▸ **AIM OF THE TASK**: Below is a listing. Quote from it, exactly, the lines from the one containing "a21oi: 40 / 2.9" down to the one containing "nor2: 100 / 6.0", both ends included, and nothing else.

-- RECORDS follows --

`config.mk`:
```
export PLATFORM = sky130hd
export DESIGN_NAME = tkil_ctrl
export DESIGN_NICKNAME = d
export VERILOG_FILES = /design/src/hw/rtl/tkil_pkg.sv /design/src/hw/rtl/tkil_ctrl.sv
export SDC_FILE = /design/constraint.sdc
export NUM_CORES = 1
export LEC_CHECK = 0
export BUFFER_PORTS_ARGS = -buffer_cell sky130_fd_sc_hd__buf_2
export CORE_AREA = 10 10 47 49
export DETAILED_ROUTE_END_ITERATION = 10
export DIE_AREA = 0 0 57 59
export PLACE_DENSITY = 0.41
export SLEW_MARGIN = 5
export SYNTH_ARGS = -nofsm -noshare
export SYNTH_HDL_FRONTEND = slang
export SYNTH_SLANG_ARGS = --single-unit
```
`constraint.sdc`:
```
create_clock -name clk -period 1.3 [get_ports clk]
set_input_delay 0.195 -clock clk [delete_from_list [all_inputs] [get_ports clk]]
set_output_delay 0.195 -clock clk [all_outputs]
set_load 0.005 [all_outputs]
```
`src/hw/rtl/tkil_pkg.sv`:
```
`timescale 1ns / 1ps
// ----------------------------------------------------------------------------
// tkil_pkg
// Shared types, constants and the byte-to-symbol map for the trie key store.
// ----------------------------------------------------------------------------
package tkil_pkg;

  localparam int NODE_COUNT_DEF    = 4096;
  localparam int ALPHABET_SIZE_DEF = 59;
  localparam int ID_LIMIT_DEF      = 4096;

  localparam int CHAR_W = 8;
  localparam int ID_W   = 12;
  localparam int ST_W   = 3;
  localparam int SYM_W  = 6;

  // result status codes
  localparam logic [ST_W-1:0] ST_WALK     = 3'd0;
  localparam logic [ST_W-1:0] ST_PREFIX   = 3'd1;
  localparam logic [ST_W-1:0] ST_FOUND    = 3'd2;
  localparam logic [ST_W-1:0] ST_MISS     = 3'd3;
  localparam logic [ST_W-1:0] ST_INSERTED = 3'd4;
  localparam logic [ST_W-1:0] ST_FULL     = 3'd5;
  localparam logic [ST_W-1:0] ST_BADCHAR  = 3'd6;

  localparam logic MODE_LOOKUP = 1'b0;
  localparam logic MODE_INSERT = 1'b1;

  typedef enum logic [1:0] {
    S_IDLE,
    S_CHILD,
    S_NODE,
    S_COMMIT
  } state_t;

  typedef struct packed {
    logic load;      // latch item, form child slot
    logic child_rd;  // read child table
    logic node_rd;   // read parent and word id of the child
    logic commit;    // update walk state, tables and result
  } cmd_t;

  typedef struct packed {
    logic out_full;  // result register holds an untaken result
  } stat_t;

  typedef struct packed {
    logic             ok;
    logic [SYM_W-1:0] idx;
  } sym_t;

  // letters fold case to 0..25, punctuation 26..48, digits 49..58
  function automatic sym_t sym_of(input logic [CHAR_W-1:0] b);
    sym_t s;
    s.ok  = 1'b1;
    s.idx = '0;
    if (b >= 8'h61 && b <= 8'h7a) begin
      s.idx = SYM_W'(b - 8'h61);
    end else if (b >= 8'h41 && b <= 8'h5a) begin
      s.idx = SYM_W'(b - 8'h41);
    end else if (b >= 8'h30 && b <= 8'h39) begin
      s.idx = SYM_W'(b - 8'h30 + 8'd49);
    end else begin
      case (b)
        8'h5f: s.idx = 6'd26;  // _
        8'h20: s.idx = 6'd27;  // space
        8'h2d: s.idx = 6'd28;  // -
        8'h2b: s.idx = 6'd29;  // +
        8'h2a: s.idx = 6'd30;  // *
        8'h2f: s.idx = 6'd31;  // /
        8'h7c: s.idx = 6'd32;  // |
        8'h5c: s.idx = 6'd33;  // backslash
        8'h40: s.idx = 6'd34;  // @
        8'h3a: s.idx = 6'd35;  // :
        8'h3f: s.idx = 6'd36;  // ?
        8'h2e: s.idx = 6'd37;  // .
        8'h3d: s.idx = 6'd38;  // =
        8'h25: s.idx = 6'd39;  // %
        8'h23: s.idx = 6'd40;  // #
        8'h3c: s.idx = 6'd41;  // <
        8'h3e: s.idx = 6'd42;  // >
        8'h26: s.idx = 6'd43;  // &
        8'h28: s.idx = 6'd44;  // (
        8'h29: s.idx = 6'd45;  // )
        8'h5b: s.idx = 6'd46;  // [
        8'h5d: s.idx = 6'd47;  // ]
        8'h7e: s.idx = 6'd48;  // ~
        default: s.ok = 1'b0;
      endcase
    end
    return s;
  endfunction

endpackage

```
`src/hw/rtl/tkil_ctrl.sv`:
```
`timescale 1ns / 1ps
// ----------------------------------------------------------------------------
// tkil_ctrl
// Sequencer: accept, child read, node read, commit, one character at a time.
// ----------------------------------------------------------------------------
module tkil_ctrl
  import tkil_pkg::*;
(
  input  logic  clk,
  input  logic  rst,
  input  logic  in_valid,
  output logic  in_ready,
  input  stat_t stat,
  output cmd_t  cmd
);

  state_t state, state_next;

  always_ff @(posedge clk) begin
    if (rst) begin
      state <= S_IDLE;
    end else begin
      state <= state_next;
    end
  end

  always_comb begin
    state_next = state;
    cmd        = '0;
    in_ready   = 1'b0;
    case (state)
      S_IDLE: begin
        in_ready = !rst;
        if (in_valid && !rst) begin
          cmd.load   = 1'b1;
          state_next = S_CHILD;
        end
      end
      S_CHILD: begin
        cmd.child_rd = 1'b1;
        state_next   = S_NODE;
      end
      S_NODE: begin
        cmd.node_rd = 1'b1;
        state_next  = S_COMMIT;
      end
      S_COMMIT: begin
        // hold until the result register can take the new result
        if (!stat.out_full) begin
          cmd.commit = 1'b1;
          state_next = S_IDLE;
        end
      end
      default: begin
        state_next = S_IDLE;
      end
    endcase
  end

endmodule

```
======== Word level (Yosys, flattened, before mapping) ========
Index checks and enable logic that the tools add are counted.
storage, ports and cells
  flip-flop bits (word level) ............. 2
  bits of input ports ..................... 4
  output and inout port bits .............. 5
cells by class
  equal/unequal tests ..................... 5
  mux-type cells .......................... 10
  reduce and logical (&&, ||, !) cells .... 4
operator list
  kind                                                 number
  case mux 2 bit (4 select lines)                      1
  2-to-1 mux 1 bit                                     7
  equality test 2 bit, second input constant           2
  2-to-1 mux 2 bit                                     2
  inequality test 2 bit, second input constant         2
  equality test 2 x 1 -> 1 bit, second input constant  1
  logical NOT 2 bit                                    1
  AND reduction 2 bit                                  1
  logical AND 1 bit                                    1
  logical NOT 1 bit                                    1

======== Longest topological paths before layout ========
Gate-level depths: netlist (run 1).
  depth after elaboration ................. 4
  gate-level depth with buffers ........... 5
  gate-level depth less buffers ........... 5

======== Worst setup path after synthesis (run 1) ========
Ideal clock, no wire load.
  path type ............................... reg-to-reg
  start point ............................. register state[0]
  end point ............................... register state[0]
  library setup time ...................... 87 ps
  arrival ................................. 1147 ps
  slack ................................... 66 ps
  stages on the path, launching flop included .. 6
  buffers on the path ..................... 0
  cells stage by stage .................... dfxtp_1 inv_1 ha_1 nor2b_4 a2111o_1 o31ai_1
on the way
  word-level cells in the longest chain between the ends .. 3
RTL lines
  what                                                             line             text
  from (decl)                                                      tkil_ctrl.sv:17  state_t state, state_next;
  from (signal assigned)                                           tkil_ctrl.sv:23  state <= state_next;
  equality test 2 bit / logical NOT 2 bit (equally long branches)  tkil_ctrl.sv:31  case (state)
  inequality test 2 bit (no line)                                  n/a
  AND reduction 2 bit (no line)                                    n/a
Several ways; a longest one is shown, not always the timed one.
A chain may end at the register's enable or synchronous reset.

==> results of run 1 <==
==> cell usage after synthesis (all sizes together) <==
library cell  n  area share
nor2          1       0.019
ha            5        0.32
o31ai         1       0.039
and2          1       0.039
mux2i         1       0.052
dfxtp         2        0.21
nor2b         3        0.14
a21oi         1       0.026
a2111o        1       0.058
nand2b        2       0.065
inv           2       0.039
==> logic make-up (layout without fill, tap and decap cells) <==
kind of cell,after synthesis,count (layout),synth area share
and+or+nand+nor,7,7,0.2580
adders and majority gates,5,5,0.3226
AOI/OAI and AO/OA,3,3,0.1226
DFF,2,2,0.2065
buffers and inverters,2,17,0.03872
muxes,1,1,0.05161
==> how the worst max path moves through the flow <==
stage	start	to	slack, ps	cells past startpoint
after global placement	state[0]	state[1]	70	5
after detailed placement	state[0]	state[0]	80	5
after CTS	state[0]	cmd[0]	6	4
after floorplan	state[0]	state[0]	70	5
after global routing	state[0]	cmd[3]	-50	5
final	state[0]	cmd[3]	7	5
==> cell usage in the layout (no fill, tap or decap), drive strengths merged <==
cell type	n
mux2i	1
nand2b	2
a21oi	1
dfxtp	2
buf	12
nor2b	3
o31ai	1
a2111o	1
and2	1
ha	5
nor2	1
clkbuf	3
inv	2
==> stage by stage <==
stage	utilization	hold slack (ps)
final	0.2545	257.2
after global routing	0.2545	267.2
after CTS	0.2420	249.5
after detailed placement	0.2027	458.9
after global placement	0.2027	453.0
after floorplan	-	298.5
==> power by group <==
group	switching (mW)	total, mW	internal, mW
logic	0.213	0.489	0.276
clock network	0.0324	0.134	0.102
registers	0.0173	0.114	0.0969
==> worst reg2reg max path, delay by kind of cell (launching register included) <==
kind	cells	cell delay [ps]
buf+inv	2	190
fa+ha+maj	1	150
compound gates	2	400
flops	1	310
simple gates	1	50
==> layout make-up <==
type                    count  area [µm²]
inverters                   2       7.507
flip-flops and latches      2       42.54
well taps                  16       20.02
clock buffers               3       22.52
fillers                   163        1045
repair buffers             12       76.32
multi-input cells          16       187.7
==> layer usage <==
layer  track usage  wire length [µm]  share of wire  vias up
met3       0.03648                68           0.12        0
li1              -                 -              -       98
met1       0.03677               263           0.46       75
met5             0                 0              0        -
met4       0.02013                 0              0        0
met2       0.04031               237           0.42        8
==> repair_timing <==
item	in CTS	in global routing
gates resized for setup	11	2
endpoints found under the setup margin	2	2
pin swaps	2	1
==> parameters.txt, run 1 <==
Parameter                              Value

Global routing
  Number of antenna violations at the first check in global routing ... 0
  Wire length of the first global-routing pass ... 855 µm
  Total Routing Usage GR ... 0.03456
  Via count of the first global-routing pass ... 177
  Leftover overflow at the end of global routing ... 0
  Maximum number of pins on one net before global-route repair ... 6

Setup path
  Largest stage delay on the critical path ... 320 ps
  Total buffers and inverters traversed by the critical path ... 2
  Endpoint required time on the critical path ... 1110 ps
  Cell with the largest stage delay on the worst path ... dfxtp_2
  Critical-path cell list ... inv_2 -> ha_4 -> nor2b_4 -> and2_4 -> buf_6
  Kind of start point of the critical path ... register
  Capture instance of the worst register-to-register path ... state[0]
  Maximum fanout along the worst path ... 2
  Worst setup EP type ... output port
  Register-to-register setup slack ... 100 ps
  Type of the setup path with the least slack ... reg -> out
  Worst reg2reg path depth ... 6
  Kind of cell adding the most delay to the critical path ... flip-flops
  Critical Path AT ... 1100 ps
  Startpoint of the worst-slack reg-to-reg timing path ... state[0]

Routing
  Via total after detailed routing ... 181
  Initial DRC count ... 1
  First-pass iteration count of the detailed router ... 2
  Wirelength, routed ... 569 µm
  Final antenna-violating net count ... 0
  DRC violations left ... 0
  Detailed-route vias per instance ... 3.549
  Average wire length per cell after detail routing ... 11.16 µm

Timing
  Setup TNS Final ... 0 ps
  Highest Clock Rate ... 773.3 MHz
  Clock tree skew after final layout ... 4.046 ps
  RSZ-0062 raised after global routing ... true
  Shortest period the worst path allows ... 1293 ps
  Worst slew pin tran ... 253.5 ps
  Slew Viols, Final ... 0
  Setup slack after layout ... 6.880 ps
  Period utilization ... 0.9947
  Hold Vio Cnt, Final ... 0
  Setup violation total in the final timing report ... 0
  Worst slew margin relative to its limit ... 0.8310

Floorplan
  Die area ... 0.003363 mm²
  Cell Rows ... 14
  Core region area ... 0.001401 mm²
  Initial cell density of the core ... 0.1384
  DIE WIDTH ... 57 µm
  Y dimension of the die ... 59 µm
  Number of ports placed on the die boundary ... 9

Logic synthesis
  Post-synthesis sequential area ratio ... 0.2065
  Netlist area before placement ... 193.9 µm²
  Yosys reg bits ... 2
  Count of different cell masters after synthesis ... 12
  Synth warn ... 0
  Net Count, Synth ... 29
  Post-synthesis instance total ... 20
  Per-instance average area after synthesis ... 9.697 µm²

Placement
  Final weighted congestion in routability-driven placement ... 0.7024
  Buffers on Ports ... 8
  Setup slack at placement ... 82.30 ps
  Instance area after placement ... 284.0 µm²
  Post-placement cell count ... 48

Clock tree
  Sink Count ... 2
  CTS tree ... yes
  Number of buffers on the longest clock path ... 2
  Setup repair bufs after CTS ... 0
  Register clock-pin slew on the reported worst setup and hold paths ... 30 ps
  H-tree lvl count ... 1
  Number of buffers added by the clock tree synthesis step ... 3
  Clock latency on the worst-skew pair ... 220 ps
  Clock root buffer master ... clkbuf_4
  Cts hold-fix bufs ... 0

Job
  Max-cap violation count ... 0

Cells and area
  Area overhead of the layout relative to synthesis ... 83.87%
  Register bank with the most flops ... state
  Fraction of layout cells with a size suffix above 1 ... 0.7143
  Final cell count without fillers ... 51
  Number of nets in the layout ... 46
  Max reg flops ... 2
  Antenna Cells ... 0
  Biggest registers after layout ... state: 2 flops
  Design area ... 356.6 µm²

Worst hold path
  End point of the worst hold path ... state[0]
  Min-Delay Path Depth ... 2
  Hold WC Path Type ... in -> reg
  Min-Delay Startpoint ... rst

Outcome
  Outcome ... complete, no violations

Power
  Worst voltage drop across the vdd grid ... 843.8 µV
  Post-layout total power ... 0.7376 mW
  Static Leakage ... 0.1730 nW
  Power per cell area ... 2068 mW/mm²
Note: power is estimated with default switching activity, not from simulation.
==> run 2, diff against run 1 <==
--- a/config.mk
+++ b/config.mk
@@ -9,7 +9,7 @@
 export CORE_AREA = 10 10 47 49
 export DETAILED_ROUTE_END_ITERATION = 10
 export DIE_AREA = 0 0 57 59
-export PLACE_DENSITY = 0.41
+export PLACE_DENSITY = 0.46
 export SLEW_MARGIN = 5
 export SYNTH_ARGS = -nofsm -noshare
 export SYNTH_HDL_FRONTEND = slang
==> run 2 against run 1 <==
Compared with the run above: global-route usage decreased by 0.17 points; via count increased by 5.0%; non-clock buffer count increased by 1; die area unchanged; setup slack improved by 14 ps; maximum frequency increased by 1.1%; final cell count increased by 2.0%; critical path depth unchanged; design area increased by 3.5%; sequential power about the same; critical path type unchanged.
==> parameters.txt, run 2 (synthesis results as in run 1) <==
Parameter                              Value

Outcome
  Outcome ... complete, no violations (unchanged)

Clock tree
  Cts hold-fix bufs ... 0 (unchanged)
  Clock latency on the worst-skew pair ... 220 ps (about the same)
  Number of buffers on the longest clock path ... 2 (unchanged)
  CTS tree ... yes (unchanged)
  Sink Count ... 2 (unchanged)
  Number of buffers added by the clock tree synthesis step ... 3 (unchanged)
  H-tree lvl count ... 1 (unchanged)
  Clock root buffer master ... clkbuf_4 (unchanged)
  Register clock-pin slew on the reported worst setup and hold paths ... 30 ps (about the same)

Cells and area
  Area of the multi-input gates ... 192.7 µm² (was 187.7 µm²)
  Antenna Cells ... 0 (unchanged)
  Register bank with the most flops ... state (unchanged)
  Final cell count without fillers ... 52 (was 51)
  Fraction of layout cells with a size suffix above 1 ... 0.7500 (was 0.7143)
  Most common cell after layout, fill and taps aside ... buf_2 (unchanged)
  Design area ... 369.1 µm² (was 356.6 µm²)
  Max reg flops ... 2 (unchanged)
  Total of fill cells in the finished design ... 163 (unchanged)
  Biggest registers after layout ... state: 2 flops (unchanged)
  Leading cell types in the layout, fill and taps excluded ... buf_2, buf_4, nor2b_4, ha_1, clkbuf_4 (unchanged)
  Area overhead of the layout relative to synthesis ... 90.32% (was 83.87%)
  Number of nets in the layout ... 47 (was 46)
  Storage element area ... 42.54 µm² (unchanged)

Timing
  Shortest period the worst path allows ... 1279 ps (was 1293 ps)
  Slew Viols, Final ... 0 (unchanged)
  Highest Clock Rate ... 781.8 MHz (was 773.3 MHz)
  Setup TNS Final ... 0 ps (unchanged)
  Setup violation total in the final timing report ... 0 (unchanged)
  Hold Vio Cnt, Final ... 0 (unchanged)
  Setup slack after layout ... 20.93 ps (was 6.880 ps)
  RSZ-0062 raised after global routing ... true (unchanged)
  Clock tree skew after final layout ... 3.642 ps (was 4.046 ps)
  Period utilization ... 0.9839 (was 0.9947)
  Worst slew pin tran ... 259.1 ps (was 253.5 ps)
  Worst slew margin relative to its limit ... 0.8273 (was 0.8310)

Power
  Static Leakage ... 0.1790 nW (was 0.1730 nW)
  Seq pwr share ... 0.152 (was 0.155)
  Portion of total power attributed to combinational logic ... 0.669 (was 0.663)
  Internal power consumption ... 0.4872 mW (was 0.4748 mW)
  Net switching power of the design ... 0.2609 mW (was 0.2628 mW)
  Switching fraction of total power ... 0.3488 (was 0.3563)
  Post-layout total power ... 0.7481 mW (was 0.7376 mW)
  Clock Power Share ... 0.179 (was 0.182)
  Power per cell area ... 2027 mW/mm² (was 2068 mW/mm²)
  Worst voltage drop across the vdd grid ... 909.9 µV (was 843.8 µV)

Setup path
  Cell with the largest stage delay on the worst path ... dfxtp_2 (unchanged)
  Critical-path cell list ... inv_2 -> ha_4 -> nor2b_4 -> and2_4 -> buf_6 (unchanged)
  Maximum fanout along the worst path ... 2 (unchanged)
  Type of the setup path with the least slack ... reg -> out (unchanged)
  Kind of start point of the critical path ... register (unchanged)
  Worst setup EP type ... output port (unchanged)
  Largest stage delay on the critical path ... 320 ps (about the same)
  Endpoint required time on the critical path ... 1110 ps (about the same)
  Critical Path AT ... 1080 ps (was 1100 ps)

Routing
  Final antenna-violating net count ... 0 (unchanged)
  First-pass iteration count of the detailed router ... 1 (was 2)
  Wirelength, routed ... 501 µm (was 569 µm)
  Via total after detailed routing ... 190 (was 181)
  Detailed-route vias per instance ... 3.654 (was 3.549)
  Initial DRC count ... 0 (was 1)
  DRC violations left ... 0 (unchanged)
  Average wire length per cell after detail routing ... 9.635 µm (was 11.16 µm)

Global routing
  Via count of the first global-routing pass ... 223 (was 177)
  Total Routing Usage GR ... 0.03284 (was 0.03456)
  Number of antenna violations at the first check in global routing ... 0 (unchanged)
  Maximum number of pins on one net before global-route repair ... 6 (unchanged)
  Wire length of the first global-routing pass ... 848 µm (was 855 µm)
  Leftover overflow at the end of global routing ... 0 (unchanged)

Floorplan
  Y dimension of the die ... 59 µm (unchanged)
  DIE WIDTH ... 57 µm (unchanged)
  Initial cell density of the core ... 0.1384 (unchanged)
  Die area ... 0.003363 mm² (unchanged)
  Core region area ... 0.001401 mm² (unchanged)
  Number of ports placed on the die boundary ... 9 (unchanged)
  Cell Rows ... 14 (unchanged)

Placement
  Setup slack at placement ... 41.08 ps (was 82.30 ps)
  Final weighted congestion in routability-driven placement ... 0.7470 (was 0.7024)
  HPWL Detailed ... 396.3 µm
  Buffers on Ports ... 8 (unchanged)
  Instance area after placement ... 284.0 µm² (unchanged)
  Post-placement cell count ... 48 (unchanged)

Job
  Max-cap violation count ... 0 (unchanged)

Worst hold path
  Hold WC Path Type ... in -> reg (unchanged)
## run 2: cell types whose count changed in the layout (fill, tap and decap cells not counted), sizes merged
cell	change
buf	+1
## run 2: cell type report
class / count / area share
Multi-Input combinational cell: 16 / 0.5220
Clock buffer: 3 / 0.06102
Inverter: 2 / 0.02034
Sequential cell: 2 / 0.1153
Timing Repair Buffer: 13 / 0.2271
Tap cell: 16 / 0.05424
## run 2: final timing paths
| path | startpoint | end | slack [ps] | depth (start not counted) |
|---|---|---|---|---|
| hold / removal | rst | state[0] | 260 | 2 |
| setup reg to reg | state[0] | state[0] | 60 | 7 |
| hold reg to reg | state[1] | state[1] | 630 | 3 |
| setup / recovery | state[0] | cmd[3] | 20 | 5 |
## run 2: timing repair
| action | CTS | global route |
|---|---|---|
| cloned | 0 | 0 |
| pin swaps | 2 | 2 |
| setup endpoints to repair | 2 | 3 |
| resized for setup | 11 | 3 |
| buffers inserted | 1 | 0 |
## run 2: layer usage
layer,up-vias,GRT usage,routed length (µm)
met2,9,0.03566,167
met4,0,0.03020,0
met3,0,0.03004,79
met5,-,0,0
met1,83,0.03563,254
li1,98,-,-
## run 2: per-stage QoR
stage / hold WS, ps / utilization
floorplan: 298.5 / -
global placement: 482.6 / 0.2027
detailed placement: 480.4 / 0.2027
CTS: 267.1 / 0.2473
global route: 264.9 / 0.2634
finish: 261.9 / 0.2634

-- RECORDS concluded --
-- RECORDS follows --

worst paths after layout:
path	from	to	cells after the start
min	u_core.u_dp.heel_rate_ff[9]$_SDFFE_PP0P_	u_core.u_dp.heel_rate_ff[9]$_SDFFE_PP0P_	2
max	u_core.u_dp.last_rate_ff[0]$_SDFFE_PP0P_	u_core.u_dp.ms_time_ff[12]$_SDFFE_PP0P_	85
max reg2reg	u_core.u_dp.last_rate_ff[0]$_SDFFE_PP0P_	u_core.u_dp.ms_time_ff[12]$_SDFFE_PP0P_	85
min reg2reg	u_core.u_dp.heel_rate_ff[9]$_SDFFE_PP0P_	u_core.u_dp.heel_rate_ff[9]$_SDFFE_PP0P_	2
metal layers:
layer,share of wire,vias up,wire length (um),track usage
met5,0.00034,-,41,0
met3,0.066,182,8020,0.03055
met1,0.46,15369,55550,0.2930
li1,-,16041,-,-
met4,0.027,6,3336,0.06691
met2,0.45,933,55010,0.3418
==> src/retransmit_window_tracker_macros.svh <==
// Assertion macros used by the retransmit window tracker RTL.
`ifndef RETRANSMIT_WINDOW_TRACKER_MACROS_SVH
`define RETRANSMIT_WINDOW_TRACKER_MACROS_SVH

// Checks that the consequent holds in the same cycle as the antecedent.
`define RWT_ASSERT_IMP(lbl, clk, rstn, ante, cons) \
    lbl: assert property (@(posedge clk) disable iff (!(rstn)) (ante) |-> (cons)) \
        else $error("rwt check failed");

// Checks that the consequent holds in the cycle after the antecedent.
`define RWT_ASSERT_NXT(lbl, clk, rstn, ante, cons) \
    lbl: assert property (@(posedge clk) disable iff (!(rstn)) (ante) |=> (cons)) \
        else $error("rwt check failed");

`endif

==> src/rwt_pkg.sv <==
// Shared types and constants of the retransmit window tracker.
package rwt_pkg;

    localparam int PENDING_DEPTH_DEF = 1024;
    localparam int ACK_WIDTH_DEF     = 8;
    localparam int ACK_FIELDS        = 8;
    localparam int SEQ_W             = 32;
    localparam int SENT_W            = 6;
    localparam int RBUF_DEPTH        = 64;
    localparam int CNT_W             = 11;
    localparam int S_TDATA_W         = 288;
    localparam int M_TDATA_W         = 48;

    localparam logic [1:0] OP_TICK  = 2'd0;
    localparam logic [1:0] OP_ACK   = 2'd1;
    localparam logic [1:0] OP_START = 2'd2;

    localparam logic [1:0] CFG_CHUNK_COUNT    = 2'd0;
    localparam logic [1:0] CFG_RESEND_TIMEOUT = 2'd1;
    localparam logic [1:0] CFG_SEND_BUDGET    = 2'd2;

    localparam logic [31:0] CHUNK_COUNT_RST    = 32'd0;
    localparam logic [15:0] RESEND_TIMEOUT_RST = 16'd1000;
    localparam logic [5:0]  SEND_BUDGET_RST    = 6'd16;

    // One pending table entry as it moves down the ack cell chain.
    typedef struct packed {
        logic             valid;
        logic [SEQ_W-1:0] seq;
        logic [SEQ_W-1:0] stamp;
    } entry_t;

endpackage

-- RECORDS concluded --
-- RECORDS follows --

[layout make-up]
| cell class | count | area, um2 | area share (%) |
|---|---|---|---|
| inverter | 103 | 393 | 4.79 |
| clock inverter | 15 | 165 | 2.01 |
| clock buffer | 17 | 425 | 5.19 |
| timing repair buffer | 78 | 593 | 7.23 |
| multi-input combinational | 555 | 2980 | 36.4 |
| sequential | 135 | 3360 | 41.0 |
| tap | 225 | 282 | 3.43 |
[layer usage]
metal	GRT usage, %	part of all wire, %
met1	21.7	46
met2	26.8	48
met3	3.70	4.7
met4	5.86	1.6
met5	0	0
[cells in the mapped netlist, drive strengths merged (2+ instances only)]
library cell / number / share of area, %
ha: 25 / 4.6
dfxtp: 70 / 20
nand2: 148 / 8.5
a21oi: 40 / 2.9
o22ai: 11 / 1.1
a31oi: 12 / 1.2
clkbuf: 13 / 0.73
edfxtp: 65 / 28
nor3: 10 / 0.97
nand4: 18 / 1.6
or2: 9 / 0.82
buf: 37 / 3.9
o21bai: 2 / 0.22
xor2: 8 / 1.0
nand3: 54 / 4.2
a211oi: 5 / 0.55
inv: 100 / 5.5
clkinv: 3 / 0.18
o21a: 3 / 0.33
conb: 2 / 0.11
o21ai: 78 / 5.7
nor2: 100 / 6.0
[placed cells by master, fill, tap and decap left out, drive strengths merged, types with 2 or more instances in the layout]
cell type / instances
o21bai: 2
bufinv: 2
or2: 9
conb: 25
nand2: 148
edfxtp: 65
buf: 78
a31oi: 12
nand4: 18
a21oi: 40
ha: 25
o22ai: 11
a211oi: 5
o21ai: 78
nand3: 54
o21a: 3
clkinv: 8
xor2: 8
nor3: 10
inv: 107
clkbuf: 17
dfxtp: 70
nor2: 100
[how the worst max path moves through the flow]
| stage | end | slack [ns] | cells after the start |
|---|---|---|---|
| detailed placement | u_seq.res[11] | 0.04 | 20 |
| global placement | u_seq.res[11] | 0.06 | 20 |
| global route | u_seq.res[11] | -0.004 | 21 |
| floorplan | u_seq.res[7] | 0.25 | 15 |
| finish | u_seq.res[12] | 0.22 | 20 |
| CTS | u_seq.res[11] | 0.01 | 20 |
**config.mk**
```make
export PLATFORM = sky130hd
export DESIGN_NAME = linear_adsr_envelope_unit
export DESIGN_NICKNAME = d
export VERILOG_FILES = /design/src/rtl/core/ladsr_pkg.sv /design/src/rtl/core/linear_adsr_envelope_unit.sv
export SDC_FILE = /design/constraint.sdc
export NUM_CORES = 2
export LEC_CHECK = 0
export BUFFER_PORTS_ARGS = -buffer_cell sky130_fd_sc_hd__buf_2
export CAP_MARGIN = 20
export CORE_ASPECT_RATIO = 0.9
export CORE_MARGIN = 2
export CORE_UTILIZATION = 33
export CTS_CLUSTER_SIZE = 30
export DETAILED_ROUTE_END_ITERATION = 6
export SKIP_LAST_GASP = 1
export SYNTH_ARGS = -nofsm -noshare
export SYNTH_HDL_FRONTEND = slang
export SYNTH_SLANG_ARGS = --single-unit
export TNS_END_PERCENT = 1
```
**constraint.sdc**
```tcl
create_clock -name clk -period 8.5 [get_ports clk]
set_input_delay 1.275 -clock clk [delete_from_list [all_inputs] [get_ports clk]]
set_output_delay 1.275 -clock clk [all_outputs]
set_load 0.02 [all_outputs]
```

-- RECORDS concluded --

▸ **EXERCISE RESPONSE**:
a21oi: 40 / 2.9
o22ai: 11 / 1.1
a31oi: 12 / 1.2
clkbuf: 13 / 0.73
edfxtp: 65 / 28
nor3: 10 / 0.97
nand4: 18 / 1.6
or2: 9 / 0.82
buf: 37 / 3.9
o21bai: 2 / 0.22
xor2: 8 / 1.0
nand3: 54 / 4.2
a211oi: 5 / 0.55
inv: 100 / 5.5
clkinv: 3 / 0.18
o21a: 3 / 0.33
conb: 2 / 0.11
o21ai: 78 / 5.7
nor2: 100 / 6.0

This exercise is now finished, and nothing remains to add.